→ What to produce: Look through the listing for the string "reset" and copy out every line that holds it.

→ Exercise material:
*** Begin section ***
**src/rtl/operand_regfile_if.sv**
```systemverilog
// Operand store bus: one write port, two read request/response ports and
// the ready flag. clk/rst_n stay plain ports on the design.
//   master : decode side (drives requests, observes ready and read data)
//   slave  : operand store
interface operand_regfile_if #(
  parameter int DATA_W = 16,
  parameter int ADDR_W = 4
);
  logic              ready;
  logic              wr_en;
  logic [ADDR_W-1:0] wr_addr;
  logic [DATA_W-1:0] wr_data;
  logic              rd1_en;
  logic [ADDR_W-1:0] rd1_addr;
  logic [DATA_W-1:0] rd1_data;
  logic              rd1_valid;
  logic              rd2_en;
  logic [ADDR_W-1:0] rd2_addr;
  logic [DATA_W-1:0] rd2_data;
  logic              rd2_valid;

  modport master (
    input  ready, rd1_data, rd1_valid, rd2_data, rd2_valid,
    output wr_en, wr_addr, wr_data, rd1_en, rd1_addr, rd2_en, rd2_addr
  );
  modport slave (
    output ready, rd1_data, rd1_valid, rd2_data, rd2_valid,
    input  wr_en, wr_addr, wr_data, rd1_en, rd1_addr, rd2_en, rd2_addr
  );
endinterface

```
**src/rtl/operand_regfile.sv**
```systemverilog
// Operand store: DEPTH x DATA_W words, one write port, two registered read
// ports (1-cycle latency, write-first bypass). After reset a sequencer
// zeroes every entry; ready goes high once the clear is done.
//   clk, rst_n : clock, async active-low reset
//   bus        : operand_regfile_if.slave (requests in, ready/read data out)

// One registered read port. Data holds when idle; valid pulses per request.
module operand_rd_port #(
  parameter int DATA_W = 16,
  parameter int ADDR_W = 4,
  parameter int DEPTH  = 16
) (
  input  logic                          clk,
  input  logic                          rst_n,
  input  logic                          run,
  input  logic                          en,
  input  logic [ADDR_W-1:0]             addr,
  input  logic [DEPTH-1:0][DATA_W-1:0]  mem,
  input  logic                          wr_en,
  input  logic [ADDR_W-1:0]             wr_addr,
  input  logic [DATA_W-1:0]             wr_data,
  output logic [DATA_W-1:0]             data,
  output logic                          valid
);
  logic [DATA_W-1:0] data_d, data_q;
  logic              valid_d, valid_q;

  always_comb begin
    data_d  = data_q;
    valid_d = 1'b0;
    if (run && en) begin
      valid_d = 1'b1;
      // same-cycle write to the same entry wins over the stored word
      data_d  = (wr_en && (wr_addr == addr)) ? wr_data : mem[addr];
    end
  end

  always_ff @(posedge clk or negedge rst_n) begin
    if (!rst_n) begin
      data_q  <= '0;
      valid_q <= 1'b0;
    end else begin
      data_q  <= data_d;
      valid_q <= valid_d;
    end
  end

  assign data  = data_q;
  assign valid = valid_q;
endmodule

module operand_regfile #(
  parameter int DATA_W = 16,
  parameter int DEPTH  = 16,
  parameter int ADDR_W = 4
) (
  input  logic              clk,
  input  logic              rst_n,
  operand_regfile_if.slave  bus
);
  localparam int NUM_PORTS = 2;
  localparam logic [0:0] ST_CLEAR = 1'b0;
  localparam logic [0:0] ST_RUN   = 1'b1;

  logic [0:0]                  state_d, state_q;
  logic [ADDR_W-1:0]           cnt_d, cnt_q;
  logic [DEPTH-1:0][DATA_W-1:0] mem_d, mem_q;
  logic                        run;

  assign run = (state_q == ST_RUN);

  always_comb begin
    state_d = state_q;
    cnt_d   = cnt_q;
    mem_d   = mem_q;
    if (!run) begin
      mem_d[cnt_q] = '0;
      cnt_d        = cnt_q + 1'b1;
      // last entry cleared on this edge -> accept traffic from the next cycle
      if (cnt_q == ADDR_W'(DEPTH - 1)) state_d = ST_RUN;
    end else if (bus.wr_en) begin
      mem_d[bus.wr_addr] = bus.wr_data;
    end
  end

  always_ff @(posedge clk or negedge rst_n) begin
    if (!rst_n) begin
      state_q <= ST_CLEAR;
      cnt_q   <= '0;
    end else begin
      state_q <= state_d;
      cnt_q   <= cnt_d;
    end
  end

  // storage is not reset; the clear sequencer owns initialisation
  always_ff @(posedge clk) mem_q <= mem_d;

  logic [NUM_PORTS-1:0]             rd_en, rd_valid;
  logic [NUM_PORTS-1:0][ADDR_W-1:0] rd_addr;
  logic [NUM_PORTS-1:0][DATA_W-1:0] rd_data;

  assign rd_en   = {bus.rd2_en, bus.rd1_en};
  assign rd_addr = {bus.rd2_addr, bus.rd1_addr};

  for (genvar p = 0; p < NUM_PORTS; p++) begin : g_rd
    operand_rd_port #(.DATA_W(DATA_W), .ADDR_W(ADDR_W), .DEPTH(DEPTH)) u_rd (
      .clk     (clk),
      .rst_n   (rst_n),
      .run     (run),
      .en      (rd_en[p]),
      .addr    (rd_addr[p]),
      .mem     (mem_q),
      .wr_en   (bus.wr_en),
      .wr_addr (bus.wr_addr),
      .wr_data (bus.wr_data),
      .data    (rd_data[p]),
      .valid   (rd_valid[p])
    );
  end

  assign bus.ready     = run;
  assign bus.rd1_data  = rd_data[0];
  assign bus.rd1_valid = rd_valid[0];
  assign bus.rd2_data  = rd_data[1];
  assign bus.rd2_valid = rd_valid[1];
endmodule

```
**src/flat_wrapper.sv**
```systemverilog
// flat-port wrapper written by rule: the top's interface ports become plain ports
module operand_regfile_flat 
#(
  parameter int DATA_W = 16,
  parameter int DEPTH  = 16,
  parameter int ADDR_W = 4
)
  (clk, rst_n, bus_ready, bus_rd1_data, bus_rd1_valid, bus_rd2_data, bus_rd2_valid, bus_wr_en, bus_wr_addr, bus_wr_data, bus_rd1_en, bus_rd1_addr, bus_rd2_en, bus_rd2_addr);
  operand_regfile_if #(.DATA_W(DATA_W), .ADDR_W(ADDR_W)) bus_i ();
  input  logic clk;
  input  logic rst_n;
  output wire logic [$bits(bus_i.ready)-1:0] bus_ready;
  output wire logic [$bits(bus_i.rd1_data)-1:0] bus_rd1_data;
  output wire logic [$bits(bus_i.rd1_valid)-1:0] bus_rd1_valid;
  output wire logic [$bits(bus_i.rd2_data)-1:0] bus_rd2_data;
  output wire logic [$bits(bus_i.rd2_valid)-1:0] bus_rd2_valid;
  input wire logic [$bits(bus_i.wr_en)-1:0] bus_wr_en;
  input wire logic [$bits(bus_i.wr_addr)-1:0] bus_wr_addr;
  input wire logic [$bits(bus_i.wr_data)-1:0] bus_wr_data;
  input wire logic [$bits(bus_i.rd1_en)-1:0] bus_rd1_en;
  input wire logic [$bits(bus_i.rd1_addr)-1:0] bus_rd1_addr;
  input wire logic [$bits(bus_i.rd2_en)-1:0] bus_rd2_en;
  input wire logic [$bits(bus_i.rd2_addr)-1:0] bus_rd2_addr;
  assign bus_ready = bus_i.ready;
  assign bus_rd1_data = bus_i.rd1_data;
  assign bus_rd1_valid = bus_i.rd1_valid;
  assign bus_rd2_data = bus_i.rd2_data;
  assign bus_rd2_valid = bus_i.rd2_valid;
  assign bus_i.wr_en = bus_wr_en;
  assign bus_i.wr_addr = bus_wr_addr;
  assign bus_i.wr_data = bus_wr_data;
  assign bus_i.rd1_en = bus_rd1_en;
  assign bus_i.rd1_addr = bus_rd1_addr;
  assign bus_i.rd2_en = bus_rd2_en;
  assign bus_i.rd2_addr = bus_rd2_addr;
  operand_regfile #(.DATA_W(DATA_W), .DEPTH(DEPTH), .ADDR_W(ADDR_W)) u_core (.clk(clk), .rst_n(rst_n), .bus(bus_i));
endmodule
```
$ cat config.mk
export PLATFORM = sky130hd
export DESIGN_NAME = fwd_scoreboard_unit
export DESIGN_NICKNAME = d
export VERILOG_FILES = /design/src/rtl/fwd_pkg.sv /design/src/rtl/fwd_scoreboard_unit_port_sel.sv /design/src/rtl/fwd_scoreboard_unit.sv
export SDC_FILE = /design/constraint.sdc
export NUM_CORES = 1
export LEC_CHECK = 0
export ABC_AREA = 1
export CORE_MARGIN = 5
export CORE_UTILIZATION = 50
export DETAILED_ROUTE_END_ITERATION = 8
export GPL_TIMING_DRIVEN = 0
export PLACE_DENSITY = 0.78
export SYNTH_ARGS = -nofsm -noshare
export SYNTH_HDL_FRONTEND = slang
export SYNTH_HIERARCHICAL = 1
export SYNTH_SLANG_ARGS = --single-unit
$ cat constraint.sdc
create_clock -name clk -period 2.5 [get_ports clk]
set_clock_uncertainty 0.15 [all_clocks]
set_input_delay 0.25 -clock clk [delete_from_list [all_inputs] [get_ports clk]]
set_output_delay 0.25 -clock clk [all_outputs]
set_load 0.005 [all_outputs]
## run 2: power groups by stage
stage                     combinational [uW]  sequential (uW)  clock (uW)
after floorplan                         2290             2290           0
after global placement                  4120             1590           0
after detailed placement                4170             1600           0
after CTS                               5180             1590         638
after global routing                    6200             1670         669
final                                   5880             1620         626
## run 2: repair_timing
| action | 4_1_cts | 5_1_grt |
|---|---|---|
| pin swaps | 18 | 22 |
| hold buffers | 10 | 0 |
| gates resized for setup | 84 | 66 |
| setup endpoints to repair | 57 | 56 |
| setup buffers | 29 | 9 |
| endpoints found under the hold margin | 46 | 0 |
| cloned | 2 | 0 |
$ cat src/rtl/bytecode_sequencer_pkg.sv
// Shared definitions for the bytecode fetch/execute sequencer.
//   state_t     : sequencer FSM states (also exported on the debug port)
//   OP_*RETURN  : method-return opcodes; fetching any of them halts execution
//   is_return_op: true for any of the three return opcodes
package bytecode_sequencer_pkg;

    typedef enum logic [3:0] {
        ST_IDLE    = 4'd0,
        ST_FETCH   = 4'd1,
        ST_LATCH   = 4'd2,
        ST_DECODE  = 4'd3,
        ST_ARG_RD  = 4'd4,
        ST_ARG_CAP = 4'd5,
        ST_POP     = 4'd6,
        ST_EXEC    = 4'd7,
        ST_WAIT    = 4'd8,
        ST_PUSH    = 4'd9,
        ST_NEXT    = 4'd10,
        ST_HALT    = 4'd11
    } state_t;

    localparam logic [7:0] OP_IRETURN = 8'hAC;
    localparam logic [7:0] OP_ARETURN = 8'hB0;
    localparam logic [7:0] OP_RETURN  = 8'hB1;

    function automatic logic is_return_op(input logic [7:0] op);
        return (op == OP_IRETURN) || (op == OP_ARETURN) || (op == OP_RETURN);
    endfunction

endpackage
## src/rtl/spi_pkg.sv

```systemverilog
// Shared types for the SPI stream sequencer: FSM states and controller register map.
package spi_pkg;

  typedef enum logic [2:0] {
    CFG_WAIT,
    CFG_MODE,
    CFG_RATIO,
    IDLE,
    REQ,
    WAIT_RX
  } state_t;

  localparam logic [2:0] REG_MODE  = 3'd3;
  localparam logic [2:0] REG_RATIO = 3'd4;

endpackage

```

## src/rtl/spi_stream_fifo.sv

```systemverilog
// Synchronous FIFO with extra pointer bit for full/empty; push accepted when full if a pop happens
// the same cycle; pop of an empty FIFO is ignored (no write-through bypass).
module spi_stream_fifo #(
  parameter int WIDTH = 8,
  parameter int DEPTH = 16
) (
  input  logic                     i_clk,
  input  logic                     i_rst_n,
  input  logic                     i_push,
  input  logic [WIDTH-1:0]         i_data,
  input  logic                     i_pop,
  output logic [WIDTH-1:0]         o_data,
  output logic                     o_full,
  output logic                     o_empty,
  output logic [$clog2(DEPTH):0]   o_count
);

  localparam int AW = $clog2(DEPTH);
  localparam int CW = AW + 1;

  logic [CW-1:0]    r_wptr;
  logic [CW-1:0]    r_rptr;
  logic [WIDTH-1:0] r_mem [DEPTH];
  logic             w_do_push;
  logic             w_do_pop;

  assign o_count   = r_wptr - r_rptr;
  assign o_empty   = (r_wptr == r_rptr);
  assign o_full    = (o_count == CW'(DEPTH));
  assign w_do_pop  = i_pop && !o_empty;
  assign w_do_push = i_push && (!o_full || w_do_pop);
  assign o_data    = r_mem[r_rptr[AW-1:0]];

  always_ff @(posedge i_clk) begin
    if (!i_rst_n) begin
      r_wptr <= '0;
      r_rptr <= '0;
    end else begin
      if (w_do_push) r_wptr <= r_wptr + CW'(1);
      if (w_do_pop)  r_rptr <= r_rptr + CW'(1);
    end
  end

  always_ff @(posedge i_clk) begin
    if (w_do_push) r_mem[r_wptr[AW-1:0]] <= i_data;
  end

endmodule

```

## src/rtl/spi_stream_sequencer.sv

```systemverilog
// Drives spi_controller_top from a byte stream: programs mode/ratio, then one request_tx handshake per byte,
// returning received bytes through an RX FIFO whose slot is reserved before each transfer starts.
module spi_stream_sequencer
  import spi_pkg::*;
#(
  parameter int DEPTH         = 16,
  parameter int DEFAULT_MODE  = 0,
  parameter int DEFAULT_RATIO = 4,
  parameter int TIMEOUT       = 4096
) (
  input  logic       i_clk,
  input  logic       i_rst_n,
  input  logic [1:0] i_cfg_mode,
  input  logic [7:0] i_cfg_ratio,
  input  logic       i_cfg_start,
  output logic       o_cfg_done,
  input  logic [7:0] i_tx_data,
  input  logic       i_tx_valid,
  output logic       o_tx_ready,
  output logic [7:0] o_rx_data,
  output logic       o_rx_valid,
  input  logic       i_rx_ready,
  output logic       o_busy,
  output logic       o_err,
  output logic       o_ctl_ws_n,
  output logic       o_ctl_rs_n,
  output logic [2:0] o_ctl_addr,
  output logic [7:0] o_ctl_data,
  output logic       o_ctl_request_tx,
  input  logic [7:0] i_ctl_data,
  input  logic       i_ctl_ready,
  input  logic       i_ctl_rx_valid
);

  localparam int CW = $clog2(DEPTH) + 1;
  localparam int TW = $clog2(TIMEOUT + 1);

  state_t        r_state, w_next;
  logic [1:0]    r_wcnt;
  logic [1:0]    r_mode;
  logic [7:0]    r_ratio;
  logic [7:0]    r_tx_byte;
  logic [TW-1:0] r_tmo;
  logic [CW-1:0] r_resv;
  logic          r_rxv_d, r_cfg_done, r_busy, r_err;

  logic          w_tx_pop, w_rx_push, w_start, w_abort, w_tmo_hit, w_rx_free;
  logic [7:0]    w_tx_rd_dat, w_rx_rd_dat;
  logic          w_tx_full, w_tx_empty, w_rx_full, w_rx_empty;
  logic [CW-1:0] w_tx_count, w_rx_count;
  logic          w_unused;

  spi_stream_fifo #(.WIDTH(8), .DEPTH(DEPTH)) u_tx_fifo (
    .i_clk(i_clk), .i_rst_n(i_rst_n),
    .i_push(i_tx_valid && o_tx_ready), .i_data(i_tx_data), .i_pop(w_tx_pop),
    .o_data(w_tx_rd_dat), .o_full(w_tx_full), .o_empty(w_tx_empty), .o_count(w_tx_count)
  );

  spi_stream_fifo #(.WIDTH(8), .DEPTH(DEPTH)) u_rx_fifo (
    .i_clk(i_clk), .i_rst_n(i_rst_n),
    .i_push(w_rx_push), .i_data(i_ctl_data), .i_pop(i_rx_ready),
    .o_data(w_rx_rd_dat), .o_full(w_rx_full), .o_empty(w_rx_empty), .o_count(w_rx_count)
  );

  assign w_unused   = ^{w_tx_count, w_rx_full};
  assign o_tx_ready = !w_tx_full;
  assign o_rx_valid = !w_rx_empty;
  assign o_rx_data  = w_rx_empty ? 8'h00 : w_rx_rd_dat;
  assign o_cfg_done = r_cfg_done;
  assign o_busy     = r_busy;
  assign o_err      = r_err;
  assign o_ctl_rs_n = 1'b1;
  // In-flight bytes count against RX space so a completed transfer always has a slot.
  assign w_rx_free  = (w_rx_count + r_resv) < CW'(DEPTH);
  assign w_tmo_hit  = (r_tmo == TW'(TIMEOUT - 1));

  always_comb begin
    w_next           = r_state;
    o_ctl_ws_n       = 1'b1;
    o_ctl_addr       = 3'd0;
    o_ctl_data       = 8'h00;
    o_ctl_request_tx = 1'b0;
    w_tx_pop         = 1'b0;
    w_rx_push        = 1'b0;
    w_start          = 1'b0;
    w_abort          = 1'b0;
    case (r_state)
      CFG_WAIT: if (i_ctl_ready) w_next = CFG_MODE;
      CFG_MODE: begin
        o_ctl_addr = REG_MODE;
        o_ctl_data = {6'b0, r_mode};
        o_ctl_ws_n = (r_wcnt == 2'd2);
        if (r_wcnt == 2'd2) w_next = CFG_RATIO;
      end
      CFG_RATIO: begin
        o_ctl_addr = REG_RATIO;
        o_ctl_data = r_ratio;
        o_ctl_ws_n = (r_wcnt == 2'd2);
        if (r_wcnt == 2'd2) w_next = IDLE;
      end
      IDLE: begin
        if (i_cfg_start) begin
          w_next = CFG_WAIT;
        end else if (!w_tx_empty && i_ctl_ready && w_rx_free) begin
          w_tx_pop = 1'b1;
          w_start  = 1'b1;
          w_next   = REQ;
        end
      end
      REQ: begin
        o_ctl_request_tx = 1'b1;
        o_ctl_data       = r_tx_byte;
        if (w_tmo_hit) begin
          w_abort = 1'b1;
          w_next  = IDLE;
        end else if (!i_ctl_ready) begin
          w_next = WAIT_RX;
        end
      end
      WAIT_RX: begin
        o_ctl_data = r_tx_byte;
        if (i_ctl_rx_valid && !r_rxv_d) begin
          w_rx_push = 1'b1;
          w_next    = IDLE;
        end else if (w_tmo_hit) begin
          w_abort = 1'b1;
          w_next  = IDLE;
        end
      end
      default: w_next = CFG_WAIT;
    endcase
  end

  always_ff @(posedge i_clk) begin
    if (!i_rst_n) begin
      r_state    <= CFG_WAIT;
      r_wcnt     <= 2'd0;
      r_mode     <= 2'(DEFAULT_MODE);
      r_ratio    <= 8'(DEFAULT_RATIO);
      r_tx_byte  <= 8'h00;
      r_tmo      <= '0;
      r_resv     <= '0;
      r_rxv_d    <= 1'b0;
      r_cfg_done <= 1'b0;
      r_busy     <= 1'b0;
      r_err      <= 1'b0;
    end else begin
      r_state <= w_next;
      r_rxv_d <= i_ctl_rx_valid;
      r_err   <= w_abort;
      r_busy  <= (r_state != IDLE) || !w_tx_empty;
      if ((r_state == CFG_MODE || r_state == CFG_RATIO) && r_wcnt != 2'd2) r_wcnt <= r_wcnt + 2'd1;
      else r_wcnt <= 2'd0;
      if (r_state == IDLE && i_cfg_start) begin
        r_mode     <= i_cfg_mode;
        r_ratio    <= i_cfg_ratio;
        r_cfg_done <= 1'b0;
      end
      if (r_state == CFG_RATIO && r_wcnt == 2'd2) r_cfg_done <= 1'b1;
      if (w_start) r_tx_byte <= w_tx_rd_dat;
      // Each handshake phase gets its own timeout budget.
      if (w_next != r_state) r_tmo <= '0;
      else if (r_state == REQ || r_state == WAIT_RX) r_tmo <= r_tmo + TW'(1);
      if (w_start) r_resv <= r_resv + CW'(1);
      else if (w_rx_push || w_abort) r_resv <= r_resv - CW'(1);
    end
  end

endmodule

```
*** End section ***
→ Expected output:
// ports (1-cycle latency, write-first bypass). After reset a sequencer
//   clk, rst_n : clock, async active-low reset
  // storage is not reset; the clear sequencer owns initialisation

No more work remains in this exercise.